Sure would be nice to have, though. Definitely gotta go pick up my Arduino from my friend's place... been sitting in a box over there for months ;)

dcb 09-29-2010 05:43 PM

actually reading looks pretty straightforward. If you use the external interrupts, one on the rising edge and one on the falling edge and keep track of the time between them, the 1's will be short blips and the zeros will be longer, just need to figure out a threshold in between them.

then stream the bits received into some thing to keep track of the messages. It can do things like "oh, I got 9 ones in a row, this must be a new message block"

you can set both pins to input and gang them together and protect with a resister and 5v zener, like the guino.

The output pin basically needs to drive a transistor to toggle 12v to the aldl port.

A timer interrupt to stream the output bits to aldl might simplify timing, or complicate it.

FalconFour 09-29-2010 07:38 PM

Well, the best part is, the computer accepts no inputs, so it's all reading, no writing ;) It just takes a 10K resistor on the "mode" pin to make the computer start rambling 160-baud data, in a simplex stream, then it's up to the receiver to figure out what the gibberish says. That's why I think it wouldn't be too difficult to implement, since it's basically just another timing-and-computation sort of thing, similar to reading the VSS.

Thanks for the tip on the zener, though, that'll definitely help simplify things, I wasn't sure how the system would interpret approximately zero volts for a "low" signal, but a zener sounds like just the trick.

dcb 09-29-2010 10:18 PM

1 Attachment(s)
I'm confused about where 160 baud is used and whom is talking to whom in the aldl exchange. But the attached circuit should be a good starting point, set one pin for the rising trigger and the other for the falling, and manually use a jumper for start the aldl spewing data.
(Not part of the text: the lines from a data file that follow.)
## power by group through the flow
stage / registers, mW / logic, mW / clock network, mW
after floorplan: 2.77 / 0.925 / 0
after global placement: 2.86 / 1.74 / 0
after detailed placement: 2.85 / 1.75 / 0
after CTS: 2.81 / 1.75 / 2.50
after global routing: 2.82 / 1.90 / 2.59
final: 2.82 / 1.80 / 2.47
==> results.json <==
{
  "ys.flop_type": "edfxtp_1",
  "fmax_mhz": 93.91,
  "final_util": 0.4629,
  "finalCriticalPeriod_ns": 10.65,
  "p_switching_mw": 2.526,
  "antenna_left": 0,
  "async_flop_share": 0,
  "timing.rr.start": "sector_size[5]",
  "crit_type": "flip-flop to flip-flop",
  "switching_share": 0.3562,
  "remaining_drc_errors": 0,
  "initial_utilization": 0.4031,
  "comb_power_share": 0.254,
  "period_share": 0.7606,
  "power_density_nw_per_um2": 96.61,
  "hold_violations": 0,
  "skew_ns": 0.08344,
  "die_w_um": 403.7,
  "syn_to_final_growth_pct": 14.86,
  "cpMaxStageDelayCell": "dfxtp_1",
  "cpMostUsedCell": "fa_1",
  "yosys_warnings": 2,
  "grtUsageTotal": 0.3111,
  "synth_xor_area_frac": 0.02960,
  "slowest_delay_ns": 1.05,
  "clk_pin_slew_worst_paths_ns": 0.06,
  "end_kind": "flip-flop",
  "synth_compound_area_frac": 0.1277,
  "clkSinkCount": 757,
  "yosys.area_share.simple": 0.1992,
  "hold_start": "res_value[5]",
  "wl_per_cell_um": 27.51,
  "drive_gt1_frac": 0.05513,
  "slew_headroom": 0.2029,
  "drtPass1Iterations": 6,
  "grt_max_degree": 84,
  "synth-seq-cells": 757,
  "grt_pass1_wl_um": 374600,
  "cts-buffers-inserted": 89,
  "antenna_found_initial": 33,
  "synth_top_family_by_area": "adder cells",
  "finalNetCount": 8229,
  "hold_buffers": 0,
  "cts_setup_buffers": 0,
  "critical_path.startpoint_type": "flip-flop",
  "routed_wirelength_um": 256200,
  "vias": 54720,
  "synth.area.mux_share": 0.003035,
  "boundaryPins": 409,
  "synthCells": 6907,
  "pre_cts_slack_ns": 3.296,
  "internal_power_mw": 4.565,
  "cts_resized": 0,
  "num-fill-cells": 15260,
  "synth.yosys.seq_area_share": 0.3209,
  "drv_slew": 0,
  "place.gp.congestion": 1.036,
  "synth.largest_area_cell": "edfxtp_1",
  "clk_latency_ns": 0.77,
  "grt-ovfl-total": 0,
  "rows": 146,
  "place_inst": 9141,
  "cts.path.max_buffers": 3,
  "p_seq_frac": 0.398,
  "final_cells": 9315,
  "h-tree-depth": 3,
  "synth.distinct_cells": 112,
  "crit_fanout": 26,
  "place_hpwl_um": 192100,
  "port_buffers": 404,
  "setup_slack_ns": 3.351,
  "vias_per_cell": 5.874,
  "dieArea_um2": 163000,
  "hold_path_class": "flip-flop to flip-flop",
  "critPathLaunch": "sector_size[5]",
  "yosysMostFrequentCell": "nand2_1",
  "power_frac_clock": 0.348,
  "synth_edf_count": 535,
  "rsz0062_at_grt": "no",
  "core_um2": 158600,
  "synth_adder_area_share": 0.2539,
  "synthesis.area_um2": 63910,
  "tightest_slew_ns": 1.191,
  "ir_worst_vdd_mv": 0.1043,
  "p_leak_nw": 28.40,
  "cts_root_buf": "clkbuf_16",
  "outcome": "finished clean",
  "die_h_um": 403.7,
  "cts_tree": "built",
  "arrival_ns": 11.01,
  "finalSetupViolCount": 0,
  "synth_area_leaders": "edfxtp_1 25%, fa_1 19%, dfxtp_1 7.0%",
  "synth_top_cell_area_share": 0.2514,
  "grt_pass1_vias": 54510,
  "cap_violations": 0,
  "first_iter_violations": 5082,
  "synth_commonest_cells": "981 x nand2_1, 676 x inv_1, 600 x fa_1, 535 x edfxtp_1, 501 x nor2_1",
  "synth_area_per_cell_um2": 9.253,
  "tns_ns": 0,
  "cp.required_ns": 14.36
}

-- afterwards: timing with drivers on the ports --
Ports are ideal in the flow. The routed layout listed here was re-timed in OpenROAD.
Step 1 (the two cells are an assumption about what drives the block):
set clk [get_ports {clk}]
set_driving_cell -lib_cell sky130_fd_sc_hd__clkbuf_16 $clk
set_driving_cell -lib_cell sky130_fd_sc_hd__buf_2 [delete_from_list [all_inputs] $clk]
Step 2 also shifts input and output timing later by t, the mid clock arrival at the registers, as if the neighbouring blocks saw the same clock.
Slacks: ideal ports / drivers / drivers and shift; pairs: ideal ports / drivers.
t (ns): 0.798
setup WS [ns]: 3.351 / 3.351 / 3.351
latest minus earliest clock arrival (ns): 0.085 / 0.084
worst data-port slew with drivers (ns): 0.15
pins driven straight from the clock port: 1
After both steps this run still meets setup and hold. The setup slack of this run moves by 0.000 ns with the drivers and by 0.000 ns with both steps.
Source: an optimization exercise on an open RTL-to-GDS flow (aim: small area, a short achievable clock period and few clock cycles). Production flows keep margins and buffers that such runs may drop. In this exercise RTL edits were held to simulation tests only and were not proved equivalent to the original. No driver is modelled on the clock port, so clocking that relies on it looks cheaper here than on a real chip. Power figures rest on the tool's default switching activity, not on a simulated workload.

===== design/flow/config.mk =====
export PLATFORM = sky130hd
export DESIGN_NAME = tce
export DESIGN_NICKNAME = tce
export VERILOG_FILES = /design/flow/design.v
export SDC_FILE = /design/flow/constraint.sdc
export NUM_CORES = 4
export LEC_CHECK = 0
export ABC_AREA = 1
export CAP_MARGIN = 20
export CORE_MARGIN = 2
export CORE_UTILIZATION = 55
export SLEW_MARGIN = 20

===== design/flow/constraint.sdc =====
create_clock -name core_clock -period 32.0 [get_ports {clk}]
set_input_delay 6.4000 -clock core_clock [delete_from_list [all_inputs] [get_ports {clk}]]
set_output_delay 6.4000 -clock core_clock [all_outputs]
set_load 0.01 [all_outputs]

===== design/flow/standard.sh =====
#!/bin/bash
# synth_recipe.tcl (not shown) runs the flow's synth.tcl, then flattens the netlist and writes it again
# the make line also repeats each setting of config.mk as NAME=value (left out here)
make -C /OpenROAD-flow-scripts/flow DESIGN_CONFIG=/design/flow/config.mk WORK_HOME=/design/flow/orfs CLKGATE_MAP_FILE= SYNTH_SCRIPT=/design/flow/synth_recipe.tcl "${@:-finish}"

===== design/flow/flow/run.sh =====
#!/bin/bash
# Standard ORFS layout, tuned for a short achieved clock period:
#  - after CTS the delay cells ORFS puts on the ports are replaced by plain
#    buffers and setup is repaired against a ~14 ns target (flow/tune.tcl);
#  - the global-route stage's repair_timing then aims at a setup slack of
#    17.5 ns against the 32 ns clock, using global-route parasitics.
# Each tool's output goes to its own log in this folder.
set -euo pipefail
bash standard.sh cts > std_to_cts.log 2>&1
export RESULTS="$PWD/orfs/results/${FLOW_PLATFORM}/tce/base"
openroad -no_init -exit flow/tune.tcl > tune.log 2>&1
SETUP_SLACK_MARGIN=17.5 bash standard.sh > std_finish.log 2>&1
test -f out/final.def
There is also a pulsein function, but I don't know if arduino supports it, or if you can reset it in time. I think it blocks program execution by default as well. arduino programmers are generally not accustomed to the quasi-threaded environment of interrupts.

FalconFour 09-29-2010 10:50 PM

COOL, thanks for the schematic! May sound silly but that really helps, simple as it is.

As for the ALDL data exchange, what I mean is, it's not really so much an "exchange" as much as a simplex data stream that goes on even with nothing plugged in to interact with the computer (as long as that 10k resistor is installed in the "A-B" positions to tell it to start spewing). So there's no data the Arduino needs to send back, it just needs to listen :)

Think I've got all the info I need to get started, at least until I get my Arduino board back. Thanks!!

dcb 09-30-2010 06:18 AM

oops, looks like a 5v signal? use a 10k resistor if it is 5v I guess. Sorry, not the aldl expert :)

according to the connector pics, it looks like 160 baud is australian?
GM 8192/160 Baud ALDL Interface and the 12 pin is US @ 8192 baud? 5 volts?

also: "Early ECUs produced a fixed 8192 ALDL data stream when the user placed a 10k ohm resistor between ALDL connector pins A and B. Later ECUs added internal receive circuitry"

so still some unknowns about baud and voltage levels and the directionality of the exchange in my head.